Start of Block
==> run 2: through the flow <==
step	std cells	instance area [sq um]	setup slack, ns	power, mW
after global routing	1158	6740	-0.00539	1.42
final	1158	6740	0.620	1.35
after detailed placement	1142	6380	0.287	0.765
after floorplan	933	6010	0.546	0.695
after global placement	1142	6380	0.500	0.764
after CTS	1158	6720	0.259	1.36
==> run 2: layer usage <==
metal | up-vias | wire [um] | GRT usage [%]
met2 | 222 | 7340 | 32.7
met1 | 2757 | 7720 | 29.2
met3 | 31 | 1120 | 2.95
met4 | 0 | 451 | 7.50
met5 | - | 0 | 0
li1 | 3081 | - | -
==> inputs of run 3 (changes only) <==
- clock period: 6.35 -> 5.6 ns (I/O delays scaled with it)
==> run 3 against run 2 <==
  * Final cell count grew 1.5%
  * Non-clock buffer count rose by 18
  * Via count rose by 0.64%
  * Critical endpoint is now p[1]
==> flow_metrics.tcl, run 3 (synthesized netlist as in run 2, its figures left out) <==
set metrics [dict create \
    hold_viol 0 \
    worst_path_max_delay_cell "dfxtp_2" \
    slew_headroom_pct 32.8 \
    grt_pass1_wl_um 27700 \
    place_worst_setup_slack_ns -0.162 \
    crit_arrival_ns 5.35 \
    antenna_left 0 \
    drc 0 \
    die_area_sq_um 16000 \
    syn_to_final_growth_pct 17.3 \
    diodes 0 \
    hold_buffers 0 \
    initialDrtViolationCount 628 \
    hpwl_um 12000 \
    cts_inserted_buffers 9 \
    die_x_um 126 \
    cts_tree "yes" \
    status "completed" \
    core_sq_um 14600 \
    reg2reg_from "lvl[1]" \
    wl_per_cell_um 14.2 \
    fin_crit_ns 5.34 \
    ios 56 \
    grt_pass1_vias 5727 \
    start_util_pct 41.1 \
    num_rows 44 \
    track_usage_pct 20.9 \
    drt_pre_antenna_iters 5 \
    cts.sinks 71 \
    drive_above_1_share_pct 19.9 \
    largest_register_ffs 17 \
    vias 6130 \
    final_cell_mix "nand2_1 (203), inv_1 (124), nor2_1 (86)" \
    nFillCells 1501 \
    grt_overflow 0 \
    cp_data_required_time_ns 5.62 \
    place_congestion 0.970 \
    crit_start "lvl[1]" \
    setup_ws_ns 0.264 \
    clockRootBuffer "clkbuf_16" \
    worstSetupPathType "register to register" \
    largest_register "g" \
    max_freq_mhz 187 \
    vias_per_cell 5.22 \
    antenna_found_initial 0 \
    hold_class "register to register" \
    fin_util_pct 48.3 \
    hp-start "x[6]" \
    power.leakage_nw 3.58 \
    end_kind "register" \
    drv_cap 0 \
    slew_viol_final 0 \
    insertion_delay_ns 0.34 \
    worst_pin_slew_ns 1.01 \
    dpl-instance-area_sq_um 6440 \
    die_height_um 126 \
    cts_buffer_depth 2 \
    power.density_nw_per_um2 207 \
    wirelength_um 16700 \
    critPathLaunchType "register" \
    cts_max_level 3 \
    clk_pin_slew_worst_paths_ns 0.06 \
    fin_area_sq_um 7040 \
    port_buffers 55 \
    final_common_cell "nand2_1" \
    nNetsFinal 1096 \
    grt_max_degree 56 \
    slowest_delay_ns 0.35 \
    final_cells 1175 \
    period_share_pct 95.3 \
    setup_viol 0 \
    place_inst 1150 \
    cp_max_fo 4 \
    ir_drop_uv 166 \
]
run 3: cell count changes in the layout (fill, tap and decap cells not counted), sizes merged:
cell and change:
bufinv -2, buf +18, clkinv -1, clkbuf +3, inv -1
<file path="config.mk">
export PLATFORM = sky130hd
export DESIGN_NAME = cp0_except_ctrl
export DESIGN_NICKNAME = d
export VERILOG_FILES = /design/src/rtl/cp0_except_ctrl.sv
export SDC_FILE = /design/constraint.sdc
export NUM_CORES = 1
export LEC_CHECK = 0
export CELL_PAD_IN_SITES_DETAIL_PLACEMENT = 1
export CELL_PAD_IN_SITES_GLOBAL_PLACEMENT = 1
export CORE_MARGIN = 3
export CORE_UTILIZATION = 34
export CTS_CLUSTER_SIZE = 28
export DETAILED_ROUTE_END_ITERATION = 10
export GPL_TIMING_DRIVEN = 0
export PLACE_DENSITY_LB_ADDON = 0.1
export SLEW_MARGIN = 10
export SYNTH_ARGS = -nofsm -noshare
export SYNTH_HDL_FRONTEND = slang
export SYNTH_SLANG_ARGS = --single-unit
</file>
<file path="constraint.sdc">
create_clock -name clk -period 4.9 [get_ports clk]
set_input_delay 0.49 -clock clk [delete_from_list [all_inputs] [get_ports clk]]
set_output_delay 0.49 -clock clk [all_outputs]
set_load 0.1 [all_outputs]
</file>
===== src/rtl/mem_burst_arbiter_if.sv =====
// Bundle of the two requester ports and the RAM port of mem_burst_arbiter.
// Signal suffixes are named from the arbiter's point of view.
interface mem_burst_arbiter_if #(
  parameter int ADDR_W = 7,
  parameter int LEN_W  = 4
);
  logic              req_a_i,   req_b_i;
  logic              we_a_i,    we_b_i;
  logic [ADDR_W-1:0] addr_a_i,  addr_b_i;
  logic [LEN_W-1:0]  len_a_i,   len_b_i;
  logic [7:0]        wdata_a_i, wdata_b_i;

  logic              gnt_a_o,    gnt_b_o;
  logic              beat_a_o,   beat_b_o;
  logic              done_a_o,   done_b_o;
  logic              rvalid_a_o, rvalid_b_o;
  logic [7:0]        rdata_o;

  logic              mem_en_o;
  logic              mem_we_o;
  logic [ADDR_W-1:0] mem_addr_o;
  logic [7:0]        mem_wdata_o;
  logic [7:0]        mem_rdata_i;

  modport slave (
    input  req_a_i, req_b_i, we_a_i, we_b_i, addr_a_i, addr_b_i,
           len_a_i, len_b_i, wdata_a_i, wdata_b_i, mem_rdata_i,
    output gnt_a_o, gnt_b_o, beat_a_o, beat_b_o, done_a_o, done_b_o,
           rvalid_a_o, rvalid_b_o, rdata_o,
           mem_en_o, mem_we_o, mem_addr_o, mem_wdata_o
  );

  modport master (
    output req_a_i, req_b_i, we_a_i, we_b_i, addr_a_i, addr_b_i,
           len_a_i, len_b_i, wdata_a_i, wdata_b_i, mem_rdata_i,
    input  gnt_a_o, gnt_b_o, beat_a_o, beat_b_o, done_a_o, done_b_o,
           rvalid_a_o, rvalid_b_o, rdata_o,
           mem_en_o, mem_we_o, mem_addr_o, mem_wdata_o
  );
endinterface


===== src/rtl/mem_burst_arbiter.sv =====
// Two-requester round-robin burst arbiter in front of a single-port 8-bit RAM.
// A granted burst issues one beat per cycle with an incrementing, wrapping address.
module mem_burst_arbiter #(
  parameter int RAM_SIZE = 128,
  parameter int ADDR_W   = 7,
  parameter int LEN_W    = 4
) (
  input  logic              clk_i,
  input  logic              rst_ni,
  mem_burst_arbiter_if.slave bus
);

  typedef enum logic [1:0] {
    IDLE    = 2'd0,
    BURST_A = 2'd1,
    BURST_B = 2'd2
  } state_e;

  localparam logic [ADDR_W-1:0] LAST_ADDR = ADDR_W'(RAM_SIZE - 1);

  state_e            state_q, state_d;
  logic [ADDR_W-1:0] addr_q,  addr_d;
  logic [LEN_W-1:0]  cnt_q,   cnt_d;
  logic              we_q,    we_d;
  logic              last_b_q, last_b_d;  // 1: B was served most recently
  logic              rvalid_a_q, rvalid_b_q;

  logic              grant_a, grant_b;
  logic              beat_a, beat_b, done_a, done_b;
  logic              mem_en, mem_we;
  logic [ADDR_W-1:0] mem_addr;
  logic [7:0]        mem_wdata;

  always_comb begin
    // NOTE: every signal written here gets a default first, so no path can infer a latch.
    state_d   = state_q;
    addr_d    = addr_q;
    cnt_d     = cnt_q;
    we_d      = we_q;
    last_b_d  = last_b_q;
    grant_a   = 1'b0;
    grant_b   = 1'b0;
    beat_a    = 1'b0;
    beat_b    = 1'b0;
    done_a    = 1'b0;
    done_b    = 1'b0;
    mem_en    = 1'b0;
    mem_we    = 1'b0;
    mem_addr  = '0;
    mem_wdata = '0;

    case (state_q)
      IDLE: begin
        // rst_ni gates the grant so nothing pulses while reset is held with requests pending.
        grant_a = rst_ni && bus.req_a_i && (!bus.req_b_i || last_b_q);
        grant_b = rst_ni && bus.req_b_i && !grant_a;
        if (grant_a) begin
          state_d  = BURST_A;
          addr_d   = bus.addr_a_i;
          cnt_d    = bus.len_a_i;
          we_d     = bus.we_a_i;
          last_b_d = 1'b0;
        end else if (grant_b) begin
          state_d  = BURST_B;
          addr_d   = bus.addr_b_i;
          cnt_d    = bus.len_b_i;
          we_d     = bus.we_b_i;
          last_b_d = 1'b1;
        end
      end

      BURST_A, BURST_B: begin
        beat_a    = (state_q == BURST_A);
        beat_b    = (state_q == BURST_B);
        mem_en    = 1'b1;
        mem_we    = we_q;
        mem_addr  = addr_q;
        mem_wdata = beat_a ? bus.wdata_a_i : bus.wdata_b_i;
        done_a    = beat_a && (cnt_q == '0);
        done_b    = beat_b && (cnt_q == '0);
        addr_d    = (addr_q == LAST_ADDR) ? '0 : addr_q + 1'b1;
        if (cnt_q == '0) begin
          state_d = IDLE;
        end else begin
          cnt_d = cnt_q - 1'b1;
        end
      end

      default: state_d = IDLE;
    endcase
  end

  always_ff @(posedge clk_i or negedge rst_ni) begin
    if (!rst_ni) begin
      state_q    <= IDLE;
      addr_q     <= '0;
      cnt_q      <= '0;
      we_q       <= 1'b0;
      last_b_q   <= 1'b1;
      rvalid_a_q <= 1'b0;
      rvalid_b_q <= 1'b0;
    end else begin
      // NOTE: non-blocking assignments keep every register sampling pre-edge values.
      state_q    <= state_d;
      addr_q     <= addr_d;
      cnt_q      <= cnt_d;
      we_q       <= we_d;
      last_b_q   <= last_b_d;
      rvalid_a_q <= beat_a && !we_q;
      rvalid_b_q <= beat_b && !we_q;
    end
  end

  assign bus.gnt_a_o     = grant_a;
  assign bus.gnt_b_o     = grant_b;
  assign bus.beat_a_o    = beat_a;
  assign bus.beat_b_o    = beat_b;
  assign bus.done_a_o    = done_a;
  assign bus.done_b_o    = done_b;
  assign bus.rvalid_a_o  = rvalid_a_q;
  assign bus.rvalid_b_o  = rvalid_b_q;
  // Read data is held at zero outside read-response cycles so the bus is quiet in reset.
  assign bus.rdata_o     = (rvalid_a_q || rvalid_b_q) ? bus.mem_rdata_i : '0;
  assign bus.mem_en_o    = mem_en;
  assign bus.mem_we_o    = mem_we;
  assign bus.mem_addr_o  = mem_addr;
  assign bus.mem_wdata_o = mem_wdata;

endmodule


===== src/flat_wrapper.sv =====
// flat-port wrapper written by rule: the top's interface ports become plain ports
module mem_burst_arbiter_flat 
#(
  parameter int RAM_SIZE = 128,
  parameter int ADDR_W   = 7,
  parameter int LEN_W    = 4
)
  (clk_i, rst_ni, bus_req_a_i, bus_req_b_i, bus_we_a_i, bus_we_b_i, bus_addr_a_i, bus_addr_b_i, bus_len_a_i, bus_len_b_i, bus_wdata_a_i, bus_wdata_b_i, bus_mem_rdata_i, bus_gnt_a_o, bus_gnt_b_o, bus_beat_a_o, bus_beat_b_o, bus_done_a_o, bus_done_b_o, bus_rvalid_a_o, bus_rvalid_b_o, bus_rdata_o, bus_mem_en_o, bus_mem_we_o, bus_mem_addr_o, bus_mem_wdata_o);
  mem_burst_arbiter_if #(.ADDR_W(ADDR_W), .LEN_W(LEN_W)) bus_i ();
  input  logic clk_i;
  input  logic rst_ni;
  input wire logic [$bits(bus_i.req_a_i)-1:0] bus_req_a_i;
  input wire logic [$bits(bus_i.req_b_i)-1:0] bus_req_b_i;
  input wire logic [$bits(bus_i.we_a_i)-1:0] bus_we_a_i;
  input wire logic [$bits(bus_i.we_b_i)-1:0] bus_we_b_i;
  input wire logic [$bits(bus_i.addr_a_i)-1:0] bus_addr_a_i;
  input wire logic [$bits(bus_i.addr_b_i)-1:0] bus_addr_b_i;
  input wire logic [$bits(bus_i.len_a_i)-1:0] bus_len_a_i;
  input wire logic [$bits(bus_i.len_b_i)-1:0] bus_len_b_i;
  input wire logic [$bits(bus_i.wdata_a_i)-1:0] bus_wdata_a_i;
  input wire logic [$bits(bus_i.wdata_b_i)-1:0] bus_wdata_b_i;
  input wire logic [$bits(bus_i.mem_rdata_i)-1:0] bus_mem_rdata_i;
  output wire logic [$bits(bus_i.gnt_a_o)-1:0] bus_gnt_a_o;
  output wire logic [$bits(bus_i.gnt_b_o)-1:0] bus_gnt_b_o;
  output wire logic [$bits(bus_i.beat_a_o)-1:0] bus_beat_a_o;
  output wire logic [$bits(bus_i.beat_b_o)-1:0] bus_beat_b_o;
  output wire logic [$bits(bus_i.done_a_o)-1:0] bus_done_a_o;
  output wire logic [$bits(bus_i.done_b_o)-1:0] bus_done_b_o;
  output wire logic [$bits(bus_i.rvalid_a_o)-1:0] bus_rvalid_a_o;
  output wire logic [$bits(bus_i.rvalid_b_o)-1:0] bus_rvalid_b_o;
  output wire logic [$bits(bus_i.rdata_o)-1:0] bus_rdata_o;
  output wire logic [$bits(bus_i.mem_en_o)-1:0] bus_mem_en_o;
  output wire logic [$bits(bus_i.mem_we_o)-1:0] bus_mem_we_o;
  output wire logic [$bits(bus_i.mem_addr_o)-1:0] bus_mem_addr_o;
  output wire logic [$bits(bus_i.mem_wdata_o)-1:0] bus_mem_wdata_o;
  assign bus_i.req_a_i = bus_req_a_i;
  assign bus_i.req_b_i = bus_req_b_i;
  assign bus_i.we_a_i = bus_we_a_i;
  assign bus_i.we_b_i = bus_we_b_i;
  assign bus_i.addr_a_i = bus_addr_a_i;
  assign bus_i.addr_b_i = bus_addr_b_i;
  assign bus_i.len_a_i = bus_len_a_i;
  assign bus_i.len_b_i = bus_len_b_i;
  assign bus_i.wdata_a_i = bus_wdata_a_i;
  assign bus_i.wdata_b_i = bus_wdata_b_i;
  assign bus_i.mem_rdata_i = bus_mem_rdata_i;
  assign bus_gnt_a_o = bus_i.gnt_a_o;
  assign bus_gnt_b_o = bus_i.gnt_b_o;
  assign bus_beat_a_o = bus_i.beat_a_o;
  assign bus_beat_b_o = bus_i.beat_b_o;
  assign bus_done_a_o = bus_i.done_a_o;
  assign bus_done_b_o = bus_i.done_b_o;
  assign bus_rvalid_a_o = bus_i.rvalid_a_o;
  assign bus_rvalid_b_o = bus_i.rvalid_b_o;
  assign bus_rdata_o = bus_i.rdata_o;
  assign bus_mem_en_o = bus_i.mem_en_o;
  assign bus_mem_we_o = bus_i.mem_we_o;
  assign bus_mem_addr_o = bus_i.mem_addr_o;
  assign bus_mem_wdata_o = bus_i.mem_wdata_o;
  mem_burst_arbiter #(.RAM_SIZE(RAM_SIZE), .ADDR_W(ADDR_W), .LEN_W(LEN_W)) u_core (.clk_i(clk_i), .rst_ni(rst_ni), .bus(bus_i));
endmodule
End of Block
Task requirements:
Look over the entries above. Copy every line that contains the word "after".

Solved problem:
after global routing	1158	6740	-0.00539	1.42
after detailed placement	1142	6380	0.287	0.765
after floorplan	933	6010	0.546	0.695
after global placement	1142	6380	0.500	0.764
after CTS	1158	6720	0.259	1.36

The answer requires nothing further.